Jorge Martins and I are finally sitting down to write the paper for Progress in Biophysics and Molecular Biology, for the special issue on The necessary conjunction of the Western and Eastern Thought traditions for exploring the nature of Mind and Life.
it should be out in August 2017, here is the draft abstract,
In the study of a non-reductive mind-life continuity, the first-person method has been target of many controversial claims in science. Western scientific objectivity requires, as it is said, third-person quantitative methods, such as imaging techniques, times-response, and button-pushes, applied to the study of the mind. However, If mind and conscious experience are intrinsically qualitative and first-person, and if scientific objectivity only accepts third-person data, then the attempt to explain something that is first-person by exclusive third-person methods, might not be as informative as it intends to be, and moreover might as well be committing a reductive methodological fallacy under the easy-hard problem lens.

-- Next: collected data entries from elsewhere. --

### src/rtl/neuron_alu_sequencer.sv
// Neuron sequencer: drives one shared ALU through multiply, accumulate and
// ReLU steps for each (x,w) pair, then reports ReLU(acc) and the fire flag.
module neuron_alu_sequencer #(
   parameter int nBits = 32,
   parameter int CNT_W = 5
) (
   input  logic             clk,
   input  logic             reset_n,
   input  logic             start,
   input  logic [CNT_W-1:0] num_inputs,
   output logic             in_req,
   input  logic             in_valid,
   input  logic [nBits-1:0] x_in,
   input  logic [nBits-1:0] w_in,
   output logic [2:0]       ALU1Control,
   output logic [nBits-1:0] SrcA,
   output logic [nBits-1:0] SrcB,
   input  logic [nBits-1:0] ALUResult,
   output logic             busy,
   output logic             done,
   output logic [nBits-1:0] neuron_out,
   output logic             fire
);

   // state | meaning
   // IDLE  | waiting for start
   // FETCH | requesting next (x,w) pair
   // MUL   | ALU multiplies x_reg*w_reg into prod
   // ACC   | ALU adds prod into acc, one pair consumed
   // ACT   | ALU evaluates acc >= 0, result registered
   // DONE  | one-cycle done pulse
   typedef enum logic [2:0] {
      S_IDLE  = 3'd0,
      S_FETCH = 3'd1,
      S_MUL   = 3'd2,
      S_ACC   = 3'd3,
      S_ACT   = 3'd4,
      S_DONE  = 3'd5
   } state_t;

   localparam logic [2:0] OP_ADD  = 3'b000;
   localparam logic [2:0] OP_MUL  = 3'b001;
   localparam logic [2:0] OP_SNN  = 3'b010;
   localparam logic [2:0] OP_PASS = 3'b111;

   state_t           state, state_nxt;
   logic [nBits-1:0] acc, prod, x_reg, w_reg;
   logic [CNT_W-1:0] count;

   // state register
   always_ff @(posedge clk or negedge reset_n) begin
      if (!reset_n) state <= S_IDLE;
      else          state <= state_nxt;
   end

   // next-state decode
   always_comb begin
      state_nxt = state;
      case (state)
         S_IDLE:  if (start) state_nxt = (num_inputs != '0) ? S_FETCH : S_ACT;
         S_FETCH: if (in_valid) state_nxt = S_MUL;
         S_MUL:   state_nxt = S_ACC;
         S_ACC:   state_nxt = (count == CNT_W'(1)) ? S_ACT : S_FETCH;
         S_ACT:   state_nxt = S_DONE;
         S_DONE:  state_nxt = S_IDLE;
         default: state_nxt = S_IDLE;
      endcase
   end

   // ALU drive and handshake outputs, decoded from state and registers only
   always_comb begin
      ALU1Control = OP_PASS;
      SrcA        = acc;
      SrcB        = '0;
      in_req      = 1'b0;
      busy        = (state != S_IDLE);
      done        = (state == S_DONE);
      case (state)
         S_FETCH: in_req = 1'b1;
         S_MUL: begin
            ALU1Control = OP_MUL;
            SrcA        = x_reg;
            SrcB        = w_reg;
         end
         S_ACC: begin
            ALU1Control = OP_ADD;
            SrcB        = prod;
         end
         S_ACT:   ALU1Control = OP_SNN;
         default: ;
      endcase
   end

   // datapath registers; each state captures the ALU result it asked for
   always_ff @(posedge clk or negedge reset_n) begin
      if (!reset_n) begin
         acc        <= '0;
         prod       <= '0;
         x_reg      <= '0;
         w_reg      <= '0;
         count      <= '0;
         neuron_out <= '0;
         fire       <= 1'b0;
      end else begin
         case (state)
            S_IDLE: if (start) begin
               acc   <= '0;
               count <= num_inputs;
            end
            S_FETCH: if (in_valid) begin
               x_reg <= x_in;
               w_reg <= w_in;
            end
            S_MUL: prod <= ALUResult;
            S_ACC: begin
               acc   <= ALUResult;
               count <= count - CNT_W'(1);
            end
            S_ACT: begin
               fire       <= ALUResult[0];
               neuron_out <= ALUResult[0] ? acc : '0;
            end
            default: ;
         endcase
      end
   end

endmodule
File: src/rtl/nts_engine_pkg.sv
// Shared definitions for the NTS engine controller: FSM state codes,
// statistics counter width and a saturating increment helper.
package nts_engine_pkg;

    localparam int CNT_WIDTH = 32;

    // State codes are visible on o_state, so their values are fixed.
    typedef enum logic [3:0] {
        ST_IDLE         = 4'h1,
        ST_COPY         = 4'h2,
        ST_DRAIN        = 4'h3,
        ST_PROCESS      = 4'h4,
        ST_DISCARD      = 4'h5,
        ST_ERR_OVERFLOW = 4'hD,
        ST_ERR_TIMEOUT  = 4'hE
    } state_e;

    // Increment that sticks at all-ones instead of wrapping.
    function automatic logic [CNT_WIDTH-1:0] sat_inc(input logic [CNT_WIDTH-1:0] value);
        return (&value) ? value : value + 1'b1;
    endfunction

endpackage

File: src/rtl/nts_timeout_counter.sv
// Processing timeout counter. Counts cycles while enabled and flags the
// cycle that completes i_limit cycles; a zero limit never expires.
module nts_timeout_counter #(
    parameter int WIDTH = 16
) (
    input  logic             i_clk,
    input  logic             i_reset_n,
    input  logic             i_clear,
    input  logic             i_enable,
    input  logic [WIDTH-1:0] i_limit,
    output logic             o_expired
);

    logic [WIDTH-1:0] count_q;
    logic [WIDTH:0]   elapsed;

    // Cycle counter: cleared outside the timed window, counts inside it.
    always_ff @(posedge i_clk) begin
        // NOTE: sequential state uses non-blocking assignments so every
        // register samples the pre-edge values, independent of block order.
        if (!i_reset_n || i_clear) begin
            count_q <= '0;
        end else if (i_enable) begin
            count_q <= count_q + 1'b1;
        end
    end

    // count_q holds the cycles already spent; the current cycle is number
    // count_q+1, so the owner leaves its state exactly i_limit cycles after entry.
    assign elapsed   = {1'b0, count_q} + {{WIDTH{1'b0}}, 1'b1};
    assign o_expired = i_enable && (i_limit != '0) && (elapsed == {1'b0, i_limit});

endmodule

File: src/rtl/nts_engine_ctrl.sv
// NTS engine controller: copies one packet from the dispatch FIFO into the
// packet buffer, starts downstream processing, waits for completion or a
// timeout, then releases the packet back to the dispatcher.
// Optional statistics counters are built when NTS_ENGINE_STATS_EN is defined;
// otherwise the counter ports are tied to zero.
module nts_engine_ctrl
    import nts_engine_pkg::*;
#(
    parameter int DATA_WIDTH    = 64,
    parameter int ADDR_WIDTH    = 10,
    parameter int TIMEOUT_WIDTH = 16
) (
    input  logic                     i_clk,
    input  logic                     i_reset_n,
    input  logic [TIMEOUT_WIDTH-1:0] i_timeout_cycles,
    input  logic                     i_dispatch_packet_available,
    input  logic                     i_dispatch_fifo_empty,
    output logic                     o_dispatch_fifo_rd_en,
    input  logic [DATA_WIDTH-1:0]    i_dispatch_fifo_rd_data,
    input  logic [DATA_WIDTH/8-1:0]  i_dispatch_data_valid,
    output logic                     o_dispatch_packet_read_discard,
    output logic                     o_buf_wr_en,
    output logic [ADDR_WIDTH-1:0]    o_buf_wr_addr,
    output logic [DATA_WIDTH-1:0]    o_buf_wr_data,
    output logic                     o_proc_start,
    output logic [ADDR_WIDTH:0]      o_proc_words,
    output logic [DATA_WIDTH/8-1:0]  o_proc_last_valid,
    input  logic                     i_proc_done,
    input  logic                     i_proc_error,
    output logic                     o_busy,
    output logic [3:0]               o_state,
    output logic [CNT_WIDTH-1:0]     o_cnt_ok,
    output logic [CNT_WIDTH-1:0]     o_cnt_overflow,
    output logic [CNT_WIDTH-1:0]     o_cnt_timeout,
    output logic [CNT_WIDTH-1:0]     o_cnt_proc_err
);

    localparam logic [ADDR_WIDTH:0] DEPTH = {1'b1, {ADDR_WIDTH{1'b0}}};

    state_e                    state_q, state_d;
    logic [ADDR_WIDTH:0]       word_cnt_q, word_cnt_d;
    logic                      rd_en;
    logic                      enter_proc;
    logic                      wr_en_q;
    logic [ADDR_WIDTH-1:0]     wr_addr_q;
    logic                      proc_start_q;
    logic [ADDR_WIDTH:0]       proc_words_q;
    logic [DATA_WIDTH/8-1:0]   last_valid_q;
    logic                      tmo_expired;

    nts_timeout_counter #(
        .WIDTH (TIMEOUT_WIDTH)
    ) u_timeout (
        .i_clk     (i_clk),
        .i_reset_n (i_reset_n),
        .i_clear   (state_q != ST_PROCESS),
        .i_enable  (state_q == ST_PROCESS),
        .i_limit   (i_timeout_cycles),
        .o_expired (tmo_expired)
    );

    // Next-state, pop request and word counting.
    always_comb begin
        // NOTE: every signal gets a default before the case so no path
        // leaves it unassigned, which would infer a latch.
        state_d    = state_q;
        word_cnt_d = word_cnt_q;
        rd_en      = 1'b0;
        enter_proc = 1'b0;
        unique case (state_q)
            ST_IDLE: begin
                word_cnt_d = '0;
                if (i_dispatch_packet_available && !i_dispatch_fifo_empty) begin
                    state_d = ST_COPY;
                end
            end
            ST_COPY: begin
                rd_en = !i_dispatch_fifo_empty && (word_cnt_q < DEPTH);
                if (rd_en) begin
                    word_cnt_d = word_cnt_q + 1'b1;
                end
                if (i_dispatch_fifo_empty) begin
                    state_d = ST_DRAIN;
                end else if (word_cnt_q == DEPTH) begin
                    state_d = ST_ERR_OVERFLOW;
                end
            end
            ST_DRAIN: begin
                // One cycle for the last popped word to land in the buffer.
                state_d    = ST_PROCESS;
                enter_proc = 1'b1;
            end
            ST_PROCESS: begin
                // Completion takes priority over a simultaneous timeout.
                if (i_proc_done) begin
                    state_d = ST_DISCARD;
                end else if (tmo_expired) begin
                    state_d = ST_ERR_TIMEOUT;
                end
            end
            ST_DISCARD, ST_ERR_OVERFLOW, ST_ERR_TIMEOUT: begin
                word_cnt_d = '0;
                state_d    = ST_IDLE;
            end
            default: begin
                state_d = ST_IDLE;
            end
        endcase
    end

    // State, buffer write pipeline and processing descriptor registers.
    always_ff @(posedge i_clk) begin
        if (!i_reset_n) begin
            state_q      <= ST_IDLE;
            word_cnt_q   <= '0;
            wr_en_q      <= 1'b0;
            wr_addr_q    <= '0;
            proc_start_q <= 1'b0;
            proc_words_q <= '0;
            last_valid_q <= '0;
        end else begin
            state_q      <= state_d;
            word_cnt_q   <= word_cnt_d;
            wr_en_q      <= rd_en;
            proc_start_q <= enter_proc;
            if (rd_en) begin
                wr_addr_q <= word_cnt_q[ADDR_WIDTH-1:0];
            end
            if (enter_proc) begin
                proc_words_q <= word_cnt_q;
                last_valid_q <= i_dispatch_data_valid;
            end
        end
    end

    // Popped data arrives one cycle after rd_en, aligned with wr_en_q.
    assign o_dispatch_fifo_rd_en          = rd_en && i_reset_n;
    assign o_buf_wr_en                    = wr_en_q;
    assign o_buf_wr_addr                  = wr_addr_q;
    assign o_buf_wr_data                  = wr_en_q ? i_dispatch_fifo_rd_data : '0;
    assign o_proc_start                   = proc_start_q;
    assign o_proc_words                   = proc_words_q;
    assign o_proc_last_valid              = last_valid_q;
    assign o_dispatch_packet_read_discard = (state_q == ST_DISCARD) ||
                                            (state_q == ST_ERR_OVERFLOW) ||
                                            (state_q == ST_ERR_TIMEOUT);
    assign o_busy                         = (state_q != ST_IDLE);
    assign o_state                        = state_q;

`ifdef NTS_ENGINE_STATS_EN
    logic [CNT_WIDTH-1:0] cnt_ok_q, cnt_overflow_q, cnt_timeout_q, cnt_proc_err_q;
    logic                 done_seen;

    assign done_seen = (state_q == ST_PROCESS) && i_proc_done;

    // Saturating event counters; each error state lasts exactly one cycle.
    always_ff @(posedge i_clk) begin
        if (!i_reset_n) begin
            cnt_ok_q       <= '0;
            cnt_overflow_q <= '0;
            cnt_timeout_q  <= '0;
            cnt_proc_err_q <= '0;
        end else begin
            if (done_seen && !i_proc_error) cnt_ok_q       <= sat_inc(cnt_ok_q);
            if (done_seen && i_proc_error)  cnt_proc_err_q <= sat_inc(cnt_proc_err_q);
            if (state_q == ST_ERR_OVERFLOW) cnt_overflow_q <= sat_inc(cnt_overflow_q);
            if (state_q == ST_ERR_TIMEOUT)  cnt_timeout_q  <= sat_inc(cnt_timeout_q);
        end
    end

    assign o_cnt_ok       = cnt_ok_q;
    assign o_cnt_overflow = cnt_overflow_q;
    assign o_cnt_timeout  = cnt_timeout_q;
    assign o_cnt_proc_err = cnt_proc_err_q;
`else
    // The error flag only feeds the statistics; without them it is unused.
    logic unused_proc_error;
    assign unused_proc_error = i_proc_error;

    assign o_cnt_ok       = '0;
    assign o_cnt_overflow = '0;
    assign o_cnt_timeout  = '0;
    assign o_cnt_proc_err = '0;
`endif

endmodule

It is, though, a common procedure, in the scientific study of qualitative self-experience, to design and conduct experiments that concern solely third-person, quantitative methods. We ask whether subjective experience can be studied from a scientific viewpoint, using a combination of first-person methodology (phenomenology) and third-person measurements (molecular biology and proteomics). In this essay, we will illustrate the proposed methodology with an experiment we conducted that is focused on eastern meditative practice as an intervention protocol. We studied the subjective experience of meditation through the combination of (1) a first-person phenomenological description of the subjective experience; and (2) a third-person method, by means of molecular biology measurements collected in saliva, further proteomics techniques, and of complementary statistical and data mining designed solutions: factor analysis, PCA and Expectation–maximization algorithms. We aim to show that subjective experience, such as meditative self-experience, has a bodily expression, on functional protein networks, and, particularly that meditative therapeutic methods might relate to the inhibition of biological and mental diseases, by the neuro-immune molecular coupling. We expect this study to contribute to a further biobank, on the biological level, that identifies particular proteins with health and homeostasis.